» WORK ORDER: Locate the line containing "mux2_2 9.7%, mux2i_1" in the data below. Reproduce it and every following line up to the end, exactly as given.

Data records
○ ○ ○ ○

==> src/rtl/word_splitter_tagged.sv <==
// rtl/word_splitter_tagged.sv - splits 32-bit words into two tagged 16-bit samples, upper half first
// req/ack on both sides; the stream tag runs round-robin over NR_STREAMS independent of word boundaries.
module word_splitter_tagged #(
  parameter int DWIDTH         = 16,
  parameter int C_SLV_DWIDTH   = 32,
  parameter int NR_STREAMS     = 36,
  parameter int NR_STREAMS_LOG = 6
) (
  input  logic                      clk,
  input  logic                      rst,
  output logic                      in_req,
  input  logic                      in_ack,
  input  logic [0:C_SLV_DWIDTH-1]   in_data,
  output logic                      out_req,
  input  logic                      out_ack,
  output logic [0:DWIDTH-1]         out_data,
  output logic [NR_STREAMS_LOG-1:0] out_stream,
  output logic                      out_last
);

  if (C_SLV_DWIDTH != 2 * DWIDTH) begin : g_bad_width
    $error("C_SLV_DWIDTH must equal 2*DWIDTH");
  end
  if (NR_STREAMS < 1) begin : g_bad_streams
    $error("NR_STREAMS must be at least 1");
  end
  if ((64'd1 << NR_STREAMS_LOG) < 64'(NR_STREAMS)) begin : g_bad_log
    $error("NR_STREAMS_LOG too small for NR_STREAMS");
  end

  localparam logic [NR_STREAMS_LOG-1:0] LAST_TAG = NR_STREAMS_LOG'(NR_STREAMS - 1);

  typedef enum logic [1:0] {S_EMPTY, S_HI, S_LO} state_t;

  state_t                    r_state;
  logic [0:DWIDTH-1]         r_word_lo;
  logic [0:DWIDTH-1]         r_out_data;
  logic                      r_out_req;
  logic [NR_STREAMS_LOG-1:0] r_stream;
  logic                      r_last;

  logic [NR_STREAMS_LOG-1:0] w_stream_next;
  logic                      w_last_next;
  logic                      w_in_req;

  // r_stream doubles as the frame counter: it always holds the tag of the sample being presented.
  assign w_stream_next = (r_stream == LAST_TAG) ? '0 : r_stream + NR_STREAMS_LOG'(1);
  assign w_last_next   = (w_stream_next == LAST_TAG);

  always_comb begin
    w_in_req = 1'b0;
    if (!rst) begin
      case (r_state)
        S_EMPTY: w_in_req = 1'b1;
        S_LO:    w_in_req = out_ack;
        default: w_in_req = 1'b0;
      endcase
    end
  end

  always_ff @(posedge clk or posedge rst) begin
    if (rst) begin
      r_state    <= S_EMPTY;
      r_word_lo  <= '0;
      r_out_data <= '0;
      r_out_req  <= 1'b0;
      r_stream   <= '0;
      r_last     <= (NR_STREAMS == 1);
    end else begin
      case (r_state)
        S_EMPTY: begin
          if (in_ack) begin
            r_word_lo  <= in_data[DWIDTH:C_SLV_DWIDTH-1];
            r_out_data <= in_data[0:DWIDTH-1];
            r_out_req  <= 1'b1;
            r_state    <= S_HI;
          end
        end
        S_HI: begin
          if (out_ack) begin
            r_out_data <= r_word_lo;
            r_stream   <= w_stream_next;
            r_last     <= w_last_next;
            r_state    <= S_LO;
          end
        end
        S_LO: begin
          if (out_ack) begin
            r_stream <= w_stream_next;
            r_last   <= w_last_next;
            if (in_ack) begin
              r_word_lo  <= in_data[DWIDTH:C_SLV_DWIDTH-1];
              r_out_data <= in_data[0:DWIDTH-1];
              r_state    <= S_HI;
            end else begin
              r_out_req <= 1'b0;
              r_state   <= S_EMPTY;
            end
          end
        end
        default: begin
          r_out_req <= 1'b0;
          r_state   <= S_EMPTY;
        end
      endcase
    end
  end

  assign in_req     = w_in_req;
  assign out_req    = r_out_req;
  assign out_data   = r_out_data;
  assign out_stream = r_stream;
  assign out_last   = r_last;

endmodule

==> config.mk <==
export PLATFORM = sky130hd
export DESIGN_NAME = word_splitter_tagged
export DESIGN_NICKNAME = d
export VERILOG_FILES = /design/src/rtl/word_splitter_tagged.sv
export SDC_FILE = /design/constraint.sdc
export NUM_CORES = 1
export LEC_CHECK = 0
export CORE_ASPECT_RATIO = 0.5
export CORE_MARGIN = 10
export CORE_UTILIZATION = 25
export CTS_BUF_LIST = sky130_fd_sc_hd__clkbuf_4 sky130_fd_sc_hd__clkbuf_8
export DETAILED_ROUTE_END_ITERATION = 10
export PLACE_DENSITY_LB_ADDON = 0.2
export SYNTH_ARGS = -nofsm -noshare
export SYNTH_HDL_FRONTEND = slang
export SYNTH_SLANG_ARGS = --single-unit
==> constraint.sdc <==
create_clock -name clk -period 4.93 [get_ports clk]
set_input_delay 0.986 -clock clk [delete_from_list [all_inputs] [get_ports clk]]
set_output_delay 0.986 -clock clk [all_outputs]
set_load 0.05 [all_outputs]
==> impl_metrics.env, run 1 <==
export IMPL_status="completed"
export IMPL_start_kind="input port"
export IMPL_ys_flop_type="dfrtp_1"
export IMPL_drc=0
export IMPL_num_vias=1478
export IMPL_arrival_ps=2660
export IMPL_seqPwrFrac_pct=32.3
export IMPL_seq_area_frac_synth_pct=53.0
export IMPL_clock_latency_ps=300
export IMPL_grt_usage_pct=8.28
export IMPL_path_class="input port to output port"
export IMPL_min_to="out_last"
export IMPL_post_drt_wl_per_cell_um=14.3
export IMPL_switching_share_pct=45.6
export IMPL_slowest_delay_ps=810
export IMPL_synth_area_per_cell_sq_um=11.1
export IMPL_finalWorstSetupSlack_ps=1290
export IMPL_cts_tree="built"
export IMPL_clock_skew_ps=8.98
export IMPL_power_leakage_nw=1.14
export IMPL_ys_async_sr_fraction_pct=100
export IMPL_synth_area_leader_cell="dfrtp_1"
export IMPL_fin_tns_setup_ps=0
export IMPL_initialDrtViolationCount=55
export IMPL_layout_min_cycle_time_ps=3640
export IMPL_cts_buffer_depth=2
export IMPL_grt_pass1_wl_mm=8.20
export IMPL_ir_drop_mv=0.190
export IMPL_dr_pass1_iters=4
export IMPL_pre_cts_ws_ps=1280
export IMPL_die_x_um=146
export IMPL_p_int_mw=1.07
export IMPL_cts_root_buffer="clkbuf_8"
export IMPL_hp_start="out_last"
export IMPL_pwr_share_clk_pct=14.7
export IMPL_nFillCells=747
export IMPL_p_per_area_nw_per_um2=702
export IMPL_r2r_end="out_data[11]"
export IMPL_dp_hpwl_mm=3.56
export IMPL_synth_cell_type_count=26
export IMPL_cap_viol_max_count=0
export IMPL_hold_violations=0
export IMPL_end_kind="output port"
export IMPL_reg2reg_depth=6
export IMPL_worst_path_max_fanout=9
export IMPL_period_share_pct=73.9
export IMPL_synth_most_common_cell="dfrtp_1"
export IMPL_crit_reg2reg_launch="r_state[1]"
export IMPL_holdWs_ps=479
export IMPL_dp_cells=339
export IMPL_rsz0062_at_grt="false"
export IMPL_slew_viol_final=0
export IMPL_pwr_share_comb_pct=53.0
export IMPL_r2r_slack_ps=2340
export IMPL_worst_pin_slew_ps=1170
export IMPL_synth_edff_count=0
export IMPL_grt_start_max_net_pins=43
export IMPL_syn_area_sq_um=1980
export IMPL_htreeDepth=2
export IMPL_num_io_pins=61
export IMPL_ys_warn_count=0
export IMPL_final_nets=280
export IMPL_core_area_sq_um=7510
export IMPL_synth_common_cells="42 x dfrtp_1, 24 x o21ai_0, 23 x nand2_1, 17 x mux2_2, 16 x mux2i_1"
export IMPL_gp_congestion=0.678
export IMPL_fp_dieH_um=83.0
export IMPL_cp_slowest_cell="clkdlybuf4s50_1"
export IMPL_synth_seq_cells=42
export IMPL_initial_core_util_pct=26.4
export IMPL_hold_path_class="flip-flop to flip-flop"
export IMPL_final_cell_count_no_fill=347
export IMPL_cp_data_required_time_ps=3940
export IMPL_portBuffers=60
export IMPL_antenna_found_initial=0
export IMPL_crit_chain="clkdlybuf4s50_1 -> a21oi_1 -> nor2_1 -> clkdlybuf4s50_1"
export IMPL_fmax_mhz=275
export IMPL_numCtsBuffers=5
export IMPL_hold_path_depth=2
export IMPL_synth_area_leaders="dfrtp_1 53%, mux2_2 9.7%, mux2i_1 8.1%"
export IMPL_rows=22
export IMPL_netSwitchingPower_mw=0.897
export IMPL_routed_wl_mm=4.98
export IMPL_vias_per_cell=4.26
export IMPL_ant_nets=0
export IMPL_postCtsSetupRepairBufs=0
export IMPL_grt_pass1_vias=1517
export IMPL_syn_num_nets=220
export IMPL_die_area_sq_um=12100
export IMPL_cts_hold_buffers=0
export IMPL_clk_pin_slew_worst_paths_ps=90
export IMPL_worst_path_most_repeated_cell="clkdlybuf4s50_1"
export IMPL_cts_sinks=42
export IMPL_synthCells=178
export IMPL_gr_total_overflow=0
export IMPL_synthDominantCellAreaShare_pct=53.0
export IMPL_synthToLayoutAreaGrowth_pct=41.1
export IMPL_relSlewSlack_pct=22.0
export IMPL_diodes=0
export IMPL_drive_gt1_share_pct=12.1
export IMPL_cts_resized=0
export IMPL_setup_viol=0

○ ○ ○ ○

» ANSWER TO THIS EXERCISE:
export IMPL_synth_area_leaders="dfrtp_1 53%, mux2_2 9.7%, mux2i_1 8.1%"
export IMPL_rows=22
export IMPL_netSwitchingPower_mw=0.897
export IMPL_routed_wl_mm=4.98
export IMPL_vias_per_cell=4.26
export IMPL_ant_nets=0
export IMPL_postCtsSetupRepairBufs=0
export IMPL_grt_pass1_vias=1517
export IMPL_syn_num_nets=220
export IMPL_die_area_sq_um=12100
export IMPL_cts_hold_buffers=0
export IMPL_clk_pin_slew_worst_paths_ps=90
export IMPL_worst_path_most_repeated_cell="clkdlybuf4s50_1"
export IMPL_cts_sinks=42
export IMPL_synthCells=178
export IMPL_gr_total_overflow=0
export IMPL_synthDominantCellAreaShare_pct=53.0
export IMPL_synthToLayoutAreaGrowth_pct=41.1
export IMPL_relSlewSlack_pct=22.0
export IMPL_diodes=0
export IMPL_drive_gt1_share_pct=12.1
export IMPL_cts_resized=0
export IMPL_setup_viol=0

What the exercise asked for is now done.